*Your task*.
For the entries below, repeat exactly each line starting with the one that contains "b_ra = fix2(b_ca_q[b_a_q[AW-1:HW]]" and going on through the one that contains "the second run", and no others.

Collected data

··········

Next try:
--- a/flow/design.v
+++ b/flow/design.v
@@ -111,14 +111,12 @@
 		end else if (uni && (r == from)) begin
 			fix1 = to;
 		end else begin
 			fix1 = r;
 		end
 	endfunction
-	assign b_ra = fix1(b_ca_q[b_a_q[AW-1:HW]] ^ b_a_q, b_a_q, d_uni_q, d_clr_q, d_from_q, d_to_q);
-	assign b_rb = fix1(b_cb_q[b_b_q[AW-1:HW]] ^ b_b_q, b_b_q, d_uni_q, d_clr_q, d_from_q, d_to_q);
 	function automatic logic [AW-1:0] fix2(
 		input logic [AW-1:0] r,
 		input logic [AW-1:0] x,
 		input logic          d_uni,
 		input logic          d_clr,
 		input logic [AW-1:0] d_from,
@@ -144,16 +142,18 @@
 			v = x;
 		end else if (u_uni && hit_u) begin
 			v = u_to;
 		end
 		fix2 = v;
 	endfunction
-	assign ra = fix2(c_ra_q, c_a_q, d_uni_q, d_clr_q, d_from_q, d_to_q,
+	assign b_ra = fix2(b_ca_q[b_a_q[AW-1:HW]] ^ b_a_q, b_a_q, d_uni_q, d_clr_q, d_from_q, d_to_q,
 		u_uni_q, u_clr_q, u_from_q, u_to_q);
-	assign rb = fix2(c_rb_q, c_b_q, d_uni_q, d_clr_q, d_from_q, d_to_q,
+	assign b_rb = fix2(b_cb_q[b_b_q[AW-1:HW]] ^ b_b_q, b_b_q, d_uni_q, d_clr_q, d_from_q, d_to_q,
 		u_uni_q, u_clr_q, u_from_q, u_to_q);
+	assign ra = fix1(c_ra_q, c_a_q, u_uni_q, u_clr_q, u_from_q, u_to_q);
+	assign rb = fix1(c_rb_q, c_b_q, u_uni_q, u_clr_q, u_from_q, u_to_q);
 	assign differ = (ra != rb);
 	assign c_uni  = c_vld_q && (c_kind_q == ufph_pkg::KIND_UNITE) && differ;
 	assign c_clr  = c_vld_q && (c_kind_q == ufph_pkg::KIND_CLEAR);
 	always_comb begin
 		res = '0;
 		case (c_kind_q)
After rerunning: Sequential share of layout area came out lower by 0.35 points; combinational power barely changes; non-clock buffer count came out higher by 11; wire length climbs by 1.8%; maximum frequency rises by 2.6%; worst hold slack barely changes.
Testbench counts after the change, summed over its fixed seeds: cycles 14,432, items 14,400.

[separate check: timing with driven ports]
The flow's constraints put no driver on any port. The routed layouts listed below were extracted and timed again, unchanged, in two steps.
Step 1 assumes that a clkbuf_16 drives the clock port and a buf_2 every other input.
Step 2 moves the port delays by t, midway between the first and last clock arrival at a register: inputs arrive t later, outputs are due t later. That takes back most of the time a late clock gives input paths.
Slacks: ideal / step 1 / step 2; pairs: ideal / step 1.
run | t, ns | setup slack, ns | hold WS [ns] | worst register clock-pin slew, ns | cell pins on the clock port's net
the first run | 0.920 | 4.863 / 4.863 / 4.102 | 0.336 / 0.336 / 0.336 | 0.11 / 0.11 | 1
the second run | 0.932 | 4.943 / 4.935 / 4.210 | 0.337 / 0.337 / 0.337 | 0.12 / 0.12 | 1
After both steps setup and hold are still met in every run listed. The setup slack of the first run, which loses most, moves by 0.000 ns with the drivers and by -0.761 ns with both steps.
This is an optimization exercise on Yosys and OpenROAD, whose aim is small area, not a production implementation. The RTL was checked by simulation tests, not by an equivalence proof against the original design. The clock port is modelled as an ideal driver; clocking choices that lean on that would not hold on a real chip. Power is estimated from default activity; no workload was simulated.

==> 06-16: inputs <==
==> flow/design.v <==
package regfile_pkg;
  localparam int unsigned DEF_DATA_W = 32;
  localparam int unsigned DEF_ADDR_W = 5;
  typedef logic [DEF_ADDR_W-1:0] reg_addr_t;
  typedef logic [DEF_DATA_W-1:0] reg_data_t;
  localparam reg_addr_t REG_ZERO = '0;
endpackage
module regfile_aoi3 (
  input  logic [2:0] s,
  input  logic [2:0] d,
  output logic       y_n
);
  assign y_n = !(|(s & d));
endmodule
module regfile_rdport
#(
  parameter int unsigned DATA_W = regfile_pkg::DEF_DATA_W,
  parameter int unsigned ADDR_W = regfile_pkg::DEF_ADDR_W
) (
  input  logic [(2**ADDR_W)-1:1][DATA_W-1:0] mem,
  input  logic [(2**ADDR_W)-1:1]             busy,
  input  logic [(2**ADDR_W)-1:1]             sel,
  output logic [DATA_W-1:0]                  rdata,
  output logic                               rbusy
);
  localparam int unsigned NREG = 2**ADDR_W - 1;
  localparam int unsigned NGRP = NREG / 3;
  logic [DATA_W:0][NREG-1:0] col;
  logic [NREG-1:0]           selX;
  logic [DATA_W:0]           out;
  always_comb begin
    for (int r = 1; r <= NREG; r++) begin
      selX[r-1] = sel[r];
      for (int b = 0; b < DATA_W; b++) col[b][r-1] = mem[r][b];
      col[DATA_W][r-1] = busy[r];
    end
  end
  for (genvar b = 0; b <= DATA_W; b++) begin : g_bit
    logic [NGRP-1:0] grp_n;
    logic            rest;
    for (genvar g = 0; g < NGRP; g++) begin : g_grp
      regfile_aoi3 u_aoi (
        .s   (selX[3*g +: 3]),
        .d   (col[b][3*g +: 3]),
        .y_n (grp_n[g])
      );
    end
    always_comb begin
      rest = 1'b0;
      for (int r = 3*NGRP; r < NREG; r++) rest = rest | (selX[r] & col[b][r]);
    end
    assign out[b] = !(&grp_n) || rest;
  end
  assign rdata = out[DATA_W-1:0];
  assign rbusy = out[DATA_W];
endmodule
module regfile_row
#(
  parameter int unsigned DATA_W = regfile_pkg::DEF_DATA_W
) (
  input  logic              clk,
  input  logic              load,
  input  logic              hold,
  input  logic [DATA_W-1:0] d,
  output logic [DATA_W-1:0] q
);
  always_ff @(posedge clk) begin
    q <= ({DATA_W{load}} & d) | ({DATA_W{hold}} & q);
  end
endmodule
module regfile_sb
#(
  parameter int unsigned DATA_W = regfile_pkg::DEF_DATA_W,
  parameter int unsigned ADDR_W = regfile_pkg::DEF_ADDR_W,
  parameter int unsigned NUM_RD = 2,
  parameter int unsigned CNT_W  = ADDR_W + 1
) (
  input  logic                     clk,
  input  logic                     rst,
  input  logic                     we,
  input  logic [ADDR_W-1:0]        waddr,
  input  logic [DATA_W-1:0]        wdata,
  input  logic [NUM_RD*ADDR_W-1:0] raddr,
  output logic [NUM_RD*DATA_W-1:0] rdata,
  output logic [NUM_RD-1:0]        rbusy,
  input  logic                     issue_valid,
  input  logic [ADDR_W-1:0]        issue_dst,
  input  logic                     flush,
  output logic [CNT_W-1:0]         pend_cnt,
  output logic                     any_busy
);
  localparam int unsigned DEPTH = 2**ADDR_W;
  logic [DEPTH-1:1][DATA_W-1:0] memQ;
  logic [DEPTH-1:1]             busyQ, busyD;
  logic [DEPTH-1:1]             wrSel, isSel;
  logic [CNT_W-1:0]             cntQ, cntD;
  logic                         inc, dec;
  for (genvar r = 1; r < DEPTH; r++) begin : g_row
    assign wrSel[r] = we && (waddr == ADDR_W'(r));
    assign isSel[r] = issue_valid && (issue_dst == ADDR_W'(r));
    regfile_row #(.DATA_W(DATA_W)) u_row (
      .clk  (clk),
      .load (!rst && wrSel[r]),
      .hold (!rst && !wrSel[r]),
      .d    (wdata),
      .q    (memQ[r])
    );
  end
  always_comb begin
    busyD = '0;
    inc   = 1'b0;
    dec   = 1'b0;
    for (int r = 1; r < DEPTH; r++) begin
      busyD[r] = !flush && (isSel[r] || (busyQ[r] && !wrSel[r]));
      inc = inc || (isSel[r] && !busyQ[r]);
      dec = dec || (wrSel[r] && busyQ[r] && !isSel[r]);
    end
    if (flush)    cntD = '0;
    else if (inc && !dec) cntD = cntQ + CNT_W'(1);
    else if (dec && !inc) cntD = cntQ - CNT_W'(1);
    else          cntD = cntQ;
  end
  always_ff @(posedge clk) begin
    if (rst) begin
      busyQ <= '0;
      cntQ  <= '0;
    end else begin
      busyQ <= busyD;
      cntQ  <= cntD;
    end
  end
  assign pend_cnt = cntQ;
  assign any_busy = (cntQ != '0);
  for (genvar i = 0; i < NUM_RD; i++) begin : g_rd
    logic [DEPTH-1:1] sel;
    for (genvar r = 1; r < DEPTH; r++) begin : g_sel
      assign sel[r] = (raddr[i*ADDR_W +: ADDR_W] == ADDR_W'(r));
    end
    regfile_rdport #(
      .DATA_W(DATA_W),
      .ADDR_W(ADDR_W)
    ) u_rdport (
      .mem    (memQ),
      .busy   (busyQ),
      .sel    (sel),
      .rdata  (rdata[i*DATA_W +: DATA_W]),
      .rbusy  (rbusy[i])
    );
  end
endmodule
This design comes from an exercise in tuning for small area on the open sky130 flow, not from production work.
The RTL was checked by simulation tests, not by an equivalence proof against the original design.
The flow treats the clock pin as an ideal source, which a real chip does not have.
Power figures rest on the tool's default switching activity, not on a simulated workload.

--- flow/design.v ---
`default_nettype none
module conv_window_gen #(
  parameter int DATA_WIDTH    = 12,
  parameter int FILTER_WIDTH  = 5,
  parameter int INPUT_WIDTH   = 32,
  parameter int INPUT_HEIGTH  = 32,
  parameter int OUTPUT_WIDTH  = INPUT_WIDTH - FILTER_WIDTH + 1,
  parameter int OUTPUT_HEIGTH = INPUT_HEIGTH - FILTER_WIDTH + 1
) (
  input  logic                                            clk,
  input  logic                                            rst_n,
  input  logic                                            in_valid,
  output logic                                            in_ready,
  input  logic signed [DATA_WIDTH-1:0]                    in_pixel,
  output logic                                            win_valid,
  input  logic                                            win_ready,
  output logic [FILTER_WIDTH*FILTER_WIDTH*DATA_WIDTH-1:0] win_data,
  output logic [$clog2(OUTPUT_HEIGTH)-1:0]                win_row,
  output logic [$clog2(OUTPUT_WIDTH)-1:0]                 win_col,
  output logic                                            frame_done
);
  localparam int c_col_w = $clog2(INPUT_WIDTH);
  localparam int c_row_w = $clog2(INPUT_HEIGTH);
  localparam int c_len   = (FILTER_WIDTH - 1) * INPUT_WIDTH + FILTER_WIDTH;
  localparam int c_off   = FILTER_WIDTH - 1;
  logic                  r_started;
  logic                  r_win_valid;
  logic [c_row_w-1:0]    r_row;
  logic [c_col_w-1:0]    r_col;
  logic [DATA_WIDTH-1:0] r_chain [c_len];
  logic               w_accept;
  logic               w_col_last;
  logic [c_row_w-1:0] w_row_nxt;
  logic [c_col_w-1:0] w_col_nxt;
  logic               w_emit;
  assign in_ready   = r_started && !(r_win_valid && !win_ready);
  assign w_accept   = in_valid && in_ready;
  assign w_col_last = (r_col == c_col_w'(INPUT_WIDTH - 1 - c_off));
  assign w_col_nxt  = w_col_last ? c_col_w'(-c_off) : r_col + 1'b1;
  assign w_row_nxt  = !w_col_last ? r_row :
                      (r_row == c_row_w'(INPUT_HEIGTH - 1 - c_off)) ? c_row_w'(-c_off) :
                      r_row + 1'b1;
  assign w_emit     = (w_col_nxt < c_col_w'(INPUT_WIDTH - c_off)) &&
                      (w_row_nxt < c_row_w'(INPUT_HEIGTH - c_off));
  assign win_valid  = r_win_valid;
  assign win_row    = r_row;
  assign win_col    = r_col;
  assign frame_done = (r_row == c_row_w'(INPUT_HEIGTH - 1 - c_off)) && w_col_last;
  always_ff @(posedge clk or negedge rst_n) begin
    if (!rst_n) begin
      r_started   <= 1'b0;
      r_win_valid <= 1'b0;
      r_row       <= c_row_w'(INPUT_HEIGTH - 1 - c_off);
      r_col       <= c_col_w'(INPUT_WIDTH - 1 - c_off);
    end else begin
      r_started <= 1'b1;
      if (w_accept) begin
        r_row       <= w_row_nxt;
        r_col       <= w_col_nxt;
        r_win_valid <= w_emit;
      end else if (win_ready) begin
        r_win_valid <= 1'b0;
      end
    end
  end
  always_ff @(posedge clk) begin
    if (w_accept) begin
      r_chain[0] <= in_pixel;
      for (int k = 1; k < c_len; k++) begin
        r_chain[k] <= r_chain[k-1];
      end
    end
  end
  for (genvar i = 0; i < FILTER_WIDTH; i++) begin : g_row
    for (genvar j = 0; j < FILTER_WIDTH; j++) begin : g_col
      assign win_data[(i*FILTER_WIDTH+j)*DATA_WIDTH +: DATA_WIDTH] =
        r_chain[(FILTER_WIDTH-1-i)*INPUT_WIDTH + (FILTER_WIDTH-1-j)];
    end
  end
endmodule
`default_nettype wire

··········

*The completed task*.
+	assign b_ra = fix2(b_ca_q[b_a_q[AW-1:HW]] ^ b_a_q, b_a_q, d_uni_q, d_clr_q, d_from_q, d_to_q,
 		u_uni_q, u_clr_q, u_from_q, u_to_q);
-	assign rb = fix2(c_rb_q, c_b_q, d_uni_q, d_clr_q, d_from_q, d_to_q,
+	assign b_rb = fix2(b_cb_q[b_b_q[AW-1:HW]] ^ b_b_q, b_b_q, d_uni_q, d_clr_q, d_from_q, d_to_q,
 		u_uni_q, u_clr_q, u_from_q, u_to_q);
+	assign ra = fix1(c_ra_q, c_a_q, u_uni_q, u_clr_q, u_from_q, u_to_q);
+	assign rb = fix1(c_rb_q, c_b_q, u_uni_q, u_clr_q, u_from_q, u_to_q);
 	assign differ = (ra != rb);
 	assign c_uni  = c_vld_q && (c_kind_q == ufph_pkg::KIND_UNITE) && differ;
 	assign c_clr  = c_vld_q && (c_kind_q == ufph_pkg::KIND_CLEAR);
 	always_comb begin
 		res = '0;
 		case (c_kind_q)
After rerunning: Sequential share of layout area came out lower by 0.35 points; combinational power barely changes; non-clock buffer count came out higher by 11; wire length climbs by 1.8%; maximum frequency rises by 2.6%; worst hold slack barely changes.
Testbench counts after the change, summed over its fixed seeds: cycles 14,432, items 14,400.

[separate check: timing with driven ports]
The flow's constraints put no driver on any port. The routed layouts listed below were extracted and timed again, unchanged, in two steps.
Step 1 assumes that a clkbuf_16 drives the clock port and a buf_2 every other input.
Step 2 moves the port delays by t, midway between the first and last clock arrival at a register: inputs arrive t later, outputs are due t later. That takes back most of the time a late clock gives input paths.
Slacks: ideal / step 1 / step 2; pairs: ideal / step 1.
run | t, ns | setup slack, ns | hold WS [ns] | worst register clock-pin slew, ns | cell pins on the clock port's net
the first run | 0.920 | 4.863 / 4.863 / 4.102 | 0.336 / 0.336 / 0.336 | 0.11 / 0.11 | 1
the second run | 0.932 | 4.943 / 4.935 / 4.210 | 0.337 / 0.337 / 0.337 | 0.12 / 0.12 | 1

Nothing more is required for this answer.